【概要】
竹ノ沢は七ヶ宿スキー場から昨年の11月に登っている。しかしスキー場からでは全然面白くはないのでスキー場のひとつ南側の尾根から登ることにした。山スキーとしての記録もないところだが、これならば夏道のない峠田岳南峰を踏める上に、あわよくば峠田岳本峰もと視野に入れての行程だった。もちろんこんなコースを登る人はいないのか除雪終点の駐車地点には車は1台もなくまたトレースも見当たらなかった。はじめは雪が降り続いていたのだが広い雪原を歩いているうちに晴れ間が少しずつ広がり始めた。この雪原は思った以上に斜度があるので下りも楽しめそうだった。尾根には周りの状況をみながら適当なところから取り付いた。樹林は結構混んでいるものの雪が豊富なので下りも何とかなりそうである。まもなく急斜面となると直登は全くできなくなり大きくジグを切っていった。積雪は結構ありラッセルの連続である。しかし30〜40センチ下に堅いバーンがあって急斜面では雪崩の危険性もありそうだった。なるべく樹林帯をはずさないように登った。
峠田岳南峰には1時間30分かかって登り着いた。潅木もないので見晴らしは結構良い。そこから竹ノ沢まではなだらかな尾根状の雪原となった。この頃になると青空が広がり陽光に霧氷がきらめいた。前方にアンテナが見えてくると竹ノ沢の山頂まではまもなくだった。3カ月ぶりに訪れた山頂では大きな案内板も半分以上雪に埋まっていた。時折七ケ宿スキー場からのアナウンスや音楽などが流れてきた。さすがに山頂だけあって風が強く機械室のような小屋の影で一休みをした。そこからは峠田岳本峰が見えたがその手前にも顕著なピークが待ちかまえているようだった。左手奥の白い峰は不忘山のようだった。
竹ノ沢からはいったん大きく下って前衛のピークへと向かう。ここはよほど風が強いのだろう。南側には大きく雪庇が張り出しているため木立の近くを慎重に進んだ。そして前衛のピークに登り着くと峠田岳本峰が目前となった。しかしそこからはさらに雪庇が尾根から大きく迫り出していた。きれいな尾根の下は空中なのである。いくらなんでもこの状況はやばそうだった。少々の危険は冒してもいいのだが、一方で滑る楽しみも皆無となればいくら目前とはいっても峠田岳本峰に未練はなかった。折り返し地点から竹ノ沢まではシールのままで戻った。

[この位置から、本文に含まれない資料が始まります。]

### src/rtl/axis_i2s2_transmitter_pkg.sv
// Shared constants, slave FSM encoding and load-point helpers for the I2S2 transmitter.
package axis_i2s2_transmitter_pkg;

    localparam int unsigned I2S_SLOT_BITS = 32;

    typedef enum logic {
        WAIT_L = 1'b0,
        WAIT_R = 1'b1
    } slave_state_e;

    // Counter value of the left-channel load: last clk of the first SCLK period.
    function automatic int unsigned load_l_cnt(input int unsigned sclk_div_log2);
        return (32'd1 << sclk_div_log2) - 32'd1;
    endfunction

    // Counter value of the right-channel load: same point, half a frame later.
    function automatic int unsigned load_r_cnt(input int unsigned sclk_div_log2);
        return (32'd1 << (sclk_div_log2 + 32'd5)) + (32'd1 << sclk_div_log2) - 32'd1;
    endfunction

endpackage

### src/rtl/axis_i2s2_transmitter_clock_gen.sv
// Free-running frame counter producing LRCK/SCLK and the bit/load strobes.
//   clk, resetn   : clock, synchronous active-low reset
//   lrck, sclk    : word select and bit clock, taken straight from counter bits
//   bit_stb_c     : last clk of every SCLK period (shift point)
//   load_l_c/_r_c : left / right shifter load points
module i2s_clock_gen
    import axis_i2s2_transmitter_pkg::*;
#(
    parameter int unsigned SCLK_DIV_LOG2 = 3
) (
    input  logic clk,
    input  logic resetn,
    output logic lrck,
    output logic sclk,
    output logic bit_stb_c,
    output logic load_l_c,
    output logic load_r_c
);

    localparam int unsigned S = SCLK_DIV_LOG2;
    localparam int unsigned W = S + 6;

    logic [W-1:0] cnt;

    always_ff @(posedge clk) begin
        if (!resetn) cnt <= '0;
        else         cnt <= cnt + W'(1);
    end

    assign lrck      = cnt[W-1];
    assign sclk      = cnt[S-1];
    assign bit_stb_c = &cnt[S-1:0];
    assign load_l_c  = (cnt == W'(load_l_cnt(S)));
    assign load_r_c  = (cnt == W'(load_r_cnt(S)));

endmodule

### src/rtl/axis_i2s2_transmitter.sv
// AXI-Stream stereo pair to I2S serialiser for the Pmod I2S2 DAC.
//   s_axis_*  : 2-beat packets, left (last=0) then right (last=1)
//   tx_mclk   : clk forwarded; tx_lrck/tx_sclk/tx_sdout : I2S serial interface
//   underrun  : pulse when a frame starts with no pair buffered (silence sent)
//   desync    : pulse when a beat arrives with unexpected last flag
module axis_i2s2_transmitter
    import axis_i2s2_transmitter_pkg::*;
#(
    parameter int unsigned DATA_WIDTH    = 24,
    parameter int unsigned SCLK_DIV_LOG2 = 3
) (
    input  logic                  clk,
    input  logic                  resetn,
    input  logic [DATA_WIDTH-1:0] s_axis_data,
    input  logic                  s_axis_valid,
    output logic                  s_axis_ready,
    input  logic                  s_axis_last,
    output logic                  tx_mclk,
    output logic                  tx_lrck,
    output logic                  tx_sclk,
    output logic                  tx_sdout,
    output logic                  underrun,
    output logic                  desync
);

    localparam int unsigned PAD_BITS = I2S_SLOT_BITS - DATA_WIDTH;

    logic bit_stb_c, load_l_c, load_r_c;

    slave_state_e                state_q, state_d;
    logic [DATA_WIDTH-1:0]       hold_l_q, hold_l_d;
    logic [DATA_WIDTH-1:0]       hold_r_q, hold_r_d;
    logic                        hold_valid_q, hold_valid_d;
    logic [DATA_WIDTH-1:0]       frame_r_q, frame_r_d;
    logic [I2S_SLOT_BITS-1:0]    shift_q, shift_d;
    logic                        underrun_d, desync_d;
    logic                        beat_c;

    i2s_clock_gen #(
        .SCLK_DIV_LOG2(SCLK_DIV_LOG2)
    ) u_clock_gen (
        .clk       (clk),
        .resetn    (resetn),
        .lrck      (tx_lrck),
        .sclk      (tx_sclk),
        .bit_stb_c (bit_stb_c),
        .load_l_c  (load_l_c),
        .load_r_c  (load_r_c)
    );

    assign tx_mclk = clk;
    assign beat_c  = s_axis_valid & s_axis_ready;

    // Next-state: slave FSM, pair buffer, frame buffer and shifter.
    always_comb begin
        state_d      = state_q;
        hold_l_d     = hold_l_q;
        hold_r_d     = hold_r_q;
        hold_valid_d = hold_valid_q;
        frame_r_d    = frame_r_q;
        shift_d      = shift_q;
        underrun_d   = 1'b0;
        desync_d     = 1'b0;

        // Frame start takes the whole buffered pair; the left word goes straight
        // into the shifter, the right word waits in frame_r for its slot.
        if (load_l_c) begin
            if (hold_valid_q) begin
                shift_d      = {hold_l_q, {PAD_BITS{1'b0}}};
                frame_r_d    = hold_r_q;
                hold_valid_d = 1'b0;
            end else begin
                shift_d    = '0;
                frame_r_d  = '0;
                underrun_d = 1'b1;
            end
        end else if (load_r_c) begin
            shift_d = {frame_r_q, {PAD_BITS{1'b0}}};
        end else if (bit_stb_c) begin
            shift_d = {shift_q[I2S_SLOT_BITS-2:0], 1'b0};
        end

        // Beats only land while hold_valid is clear, so they never race the consume above.
        case (state_q)
            WAIT_L: begin
                if (beat_c) begin
                    if (!s_axis_last) begin
                        hold_l_d = s_axis_data;
                        state_d  = WAIT_R;
                    end else begin
                        desync_d = 1'b1;
                    end
                end
            end
            WAIT_R: begin
                if (beat_c) begin
                    if (s_axis_last) begin
                        hold_r_d     = s_axis_data;
                        hold_valid_d = 1'b1;
                        state_d      = WAIT_L;
                    end else begin
                        hold_l_d = s_axis_data;
                        desync_d = 1'b1;
                    end
                end
            end
            default: state_d = WAIT_L;
        endcase
    end

    // State register; ready is registered from the next hold_valid so it stays 0 in reset.
    always_ff @(posedge clk) begin
        if (!resetn) begin
            state_q      <= WAIT_L;
            hold_l_q     <= '0;
            hold_r_q     <= '0;
            hold_valid_q <= 1'b0;
            frame_r_q    <= '0;
            shift_q      <= '0;
            tx_sdout     <= 1'b0;
            underrun     <= 1'b0;
            desync       <= 1'b0;
            s_axis_ready <= 1'b0;
        end else begin
            state_q      <= state_d;
            hold_l_q     <= hold_l_d;
            hold_r_q     <= hold_r_d;
            hold_valid_q <= hold_valid_d;
            frame_r_q    <= frame_r_d;
            shift_q      <= shift_d;
            tx_sdout     <= shift_d[I2S_SLOT_BITS-1];
            underrun     <= underrun_d;
            desync       <= desync_d;
            s_axis_ready <= ~hold_valid_d;
        end
    end

endmodule

### config.mk
export PLATFORM = sky130hd
export DESIGN_NAME = axis_i2s2_transmitter
export DESIGN_NICKNAME = d
export VERILOG_FILES = /design/src/rtl/axis_i2s2_transmitter_pkg.sv /design/src/rtl/axis_i2s2_transmitter_clock_gen.sv /design/src/rtl/axis_i2s2_transmitter.sv
export SDC_FILE = /design/constraint.sdc
export NUM_CORES = 1
export LEC_CHECK = 0
export CELL_PAD_IN_SITES_DETAIL_PLACEMENT = 1
export CELL_PAD_IN_SITES_GLOBAL_PLACEMENT = 1
export CORE_MARGIN = 3
export CORE_UTILIZATION = 40
export CTS_CLUSTER_SIZE = 20
export DETAILED_ROUTE_END_ITERATION = 10
export GPL_TIMING_DRIVEN = 0
export PLACE_DENSITY_LB_ADDON = 0.05
export SETUP_SLACK_MARGIN = 0.3
export SLEW_MARGIN = 20
export SYNTH_ARGS = -nofsm -noshare
export SYNTH_HDL_FRONTEND = slang
export SYNTH_SLANG_ARGS = --single-unit
### constraint.sdc
create_clock -name clk -period 1.86 [get_ports clk]
set_input_delay 0.465 -clock clk [delete_from_list [all_inputs] [get_ports clk]]
set_output_delay 0.465 -clock clk [all_outputs]
set_load 0.005 [all_outputs]
==> flow_metrics.env <==
export IMPL_status="completed"
export IMPL_worstSkewPairLatency_ps=470
export IMPL_core_rowCount=38
export IMPL_peakVddDrop_v=0.000757
export IMPL_arrival_ps=1390
export IMPL_maxCapViolCount=0
export IMPL_synth_mux_area_share_pct=10.3
export IMPL_rsz0062_at_grt="true"
export IMPL_cts_hold_buf=0
export IMPL_drv_slew=0
export IMPL_synthXorXnorAreaFrac_pct=0.574
export IMPL_port_buffers=34
export IMPL_r2r_start="u_clock_gen.cnt[0]"
export IMPL_r2r_slack_ps=50
export IMPL_hpwl_um=9350
export IMPL_nets=623
export IMPL_filler_cell_count=1204
export IMPL_hold_depth=2
export IMPL_syn_to_final_growth_pct=44.5
export IMPL_antenna_found_initial=0
export IMPL_viasPerCell=5.51
export IMPL_drt_iter0_drc=165
export IMPL_grt_pass1_wl_um=24600
export IMPL_synth_compound_area_share_pct=15.2
export IMPL_grt_max_degree=16
export IMPL_synth_nets=548
export IMPL_postLayoutCellArea_mm2=0.00661
export IMPL_cts_tree="done"
export IMPL_syn_area_mm2=0.00458
export IMPL_crit_required_ps=1390
export IMPL_grt_overflow_total=0
export IMPL_drc=0
export IMPL_worstMarginPinSlew_ps=835
export IMPL_wl_um=15400
export IMPL_critPathCaptureType="output port"
export IMPL_hp_class="reg -> reg"
export IMPL_groute_usage_overall_pct=25.2
export IMPL_placed_area_mm2=0.00509
export IMPL_die_h_um=113
export IMPL_netlist_instances=518
export IMPL_place_congestion=0.764
export IMPL_layout_drive_gt1_share_pct=25.7
export IMPL_min_to="hold_r_q[16]"
export IMPL_synthSimpleGateAreaFrac_pct=20.2
export IMPL_synthAdderAreaFrac_pct=0.547
export IMPL_skew_ps=7.80
export IMPL_syn_area_per_cell_um2=8.83
export IMPL_ys_ff_latch=110
export IMPL_coreArea_mm2=0.0110
export IMPL_total_power_uw=4890
export IMPL_path_max_fanout=2
export IMPL_finalCoreUtilization_pct=59.9
export IMPL_synth_top_family_by_area="simple AND/OR/NAND/NOR gates"
export IMPL_die_area_mm2=0.0128
export IMPL_diodes=0
export IMPL_initial_utilization_pct=41.5
export IMPL_hold_viol=0
export IMPL_fin_cells=736
export IMPL_min_from="hold_r_q[16]"
export IMPL_dp_cells=692
export IMPL_synth_distinct_cells=30
export IMPL_setup_violations_final=0
export IMPL_power_density_mw_per_mm2=740
export IMPL_drtPass1Iterations=4
export IMPL_io_pin_count=35
export IMPL_path_class="clk -> out"
export IMPL_grt_pass1_vias=4493
export IMPL_startpoint="clk"
export IMPL_p_leak_uw=0.00238
export IMPL_vias=4056
export IMPL_relSlewSlack_pct=44.3
export IMPL_post_drt_wl_per_cell_um=21.0
export IMPL_yosysWarnings=0
export IMPL_seq_area_frac_synth_pct=48.1
export IMPL_cts_clk_slew_worst_paths_ps=70
export IMPL_timing_rr_end="frame_r_q[14]"
export IMPL_chipWidth_um=113
export IMPL_r2r_cells=7
export IMPL_drtAntennaViolNets=0
export IMPL_start_kind="clock port"
## flip-flops by register name, indices dropped and copies added, names as in the netlist, named ones only
signal / count
frame_r_q: 24
hold_l_q: 24
hold_r_q: 24
shift_q: 23
u_clock_gen.cnt: 9
desync: 1
hold_valid_q: 1
s_axis_ready: 1
tx_sdout: 1
underrun: 1
## kinds of logic (layout without fill, tap and decap cells)
logic type               Yosys count  in the layout
flip-flops                       110            110
AND/OR/NAND/NOR                  198            198
buffers and inverters             50            128
multiplexers                      47             47
adder cells (fa/ha/maj)            2              2
XOR/XNOR                           3              3
AO/OA/AOI/OAI                    108            108
## repair_timing
item,in CTS,in global routing
pin swaps,12,10
setup endpoints to repair,117,110
cloned,5,1
resized for setup,187,60
buffers inserted,19,2
## worst max-delay path, stage by stage
cell and delay, ps:
clkbuf_16 120, clkbuf_16 130, buf_6 110, buf_6 100
## worst max-delay path by stage
stage,end,cells after the start
2_1_floorplan,frame_r_q[10],6
3_5_place_dp,u_clock_gen.cnt[3],6
6_report,tx_mclk,4
4_1_cts,tx_mclk,4
3_3_place_gp,register,6
5_1_grt,tx_mclk,4
## cells in the final DEF (no fill, tap or decap), types with 5 or more instances in the layout
cell | netlist | layout
buf_8 | 0 | 6
a2111oi_4 | 0 | 21
buf_4 | 1 | 19
a21oi_1 | 54 | 52
clkdlybuf4s50_1 | 0 | 27
clkbuf_8 | 0 | 5
clkbuf_2 | 2 | 15
buf_12 | 0 | 5
a211oi_2 | 0 | 20
clkbuf_1 | 40 | 6
dfxtp_1 | 110 | 102
clkbuf_4 | 0 | 7
and3b_1 | 24 | 24
buf_6 | 5 | 7
clkbuf_16 | 0 | 15
nand2_1 | 147 | 147
mux2i_1 | 47 | 44
## synth_stat cells, drive strengths merged
library cell,n,area share [%]
nand2,147,12
dfxtp,110,48
a21oi,54,5.9
mux2i,47,10
clkbuf,42,3.5
a211oi,24,3.9
and3b,24,4.6
a2111oi,23,4.4
buf,6,1.4
or3,6,0.82
o21ai,5,0.55
nor2,4,0.33
and2,3,0.41
nand4,3,0.41
ha,2,0.55
inv,2,0.16
nand3,2,0.22
nand3b,2,0.33
nor3,2,0.22
xnor2,2,0.38
a211o,1,0.19
a22o,1,0.19
and3,1,0.14
and4,1,0.19
nand4bb,1,0.25
nor2b,1,0.14
or2,1,0.14
xor2,1,0.19
## stage by stage
step | hold slack (ps) | TNS (ps) | setup slack [ps]
after floorplan | 426 | 0 | 185
after global placement | 441 | -47890 | -641
after global routing | 479 | -3.23 | -3.23
after detailed placement | 447 | -51020 | -670
final | 457 | 0 | 5.02
after CTS | 455 | 0 | 9.32
## power breakdown
part           switching, uW  internal [uW]
combinational            148            128
sequential              22.5           2380
clock                    925           1280
total                   1090           3790
## routing by layer
layer,GRT usage (%),part of all wire (%)
met1,31.1,43
met2,43.4,52
met3,5.83,3.3
met4,7.85,1.7
met5,0,0
## cell type report
type                    instances  area [um^2]  area share, %
plain buffers                  48          437           6.61
clock buffers                  16          333           5.04
clock inverters                 2         10.0          0.151
inverters                       2         7.51          0.114
multi-input cells             358         2770           41.9
flip-flops and latches        110         2220           33.6
well taps                     140          175           2.65
repair buffers                 60          654           9.90
Note: power is estimated with default switching activity, not from simulation.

竹ノ沢から南峰までの尾根はパウダーだけに快適な滑降だった。南峰からはしばらく樹林帯の急斜面になったがここは大きくターンを繰り返しながら高度を下げてゆく。自由自在にスキーを走らせていると尾根の滑降はまたたくまに終わる。そこからは広々とした雪原を滑る楽しみが待っている。スキー場の喧噪をよそに誰とも出会わない静かな山スキーの半日が終わった。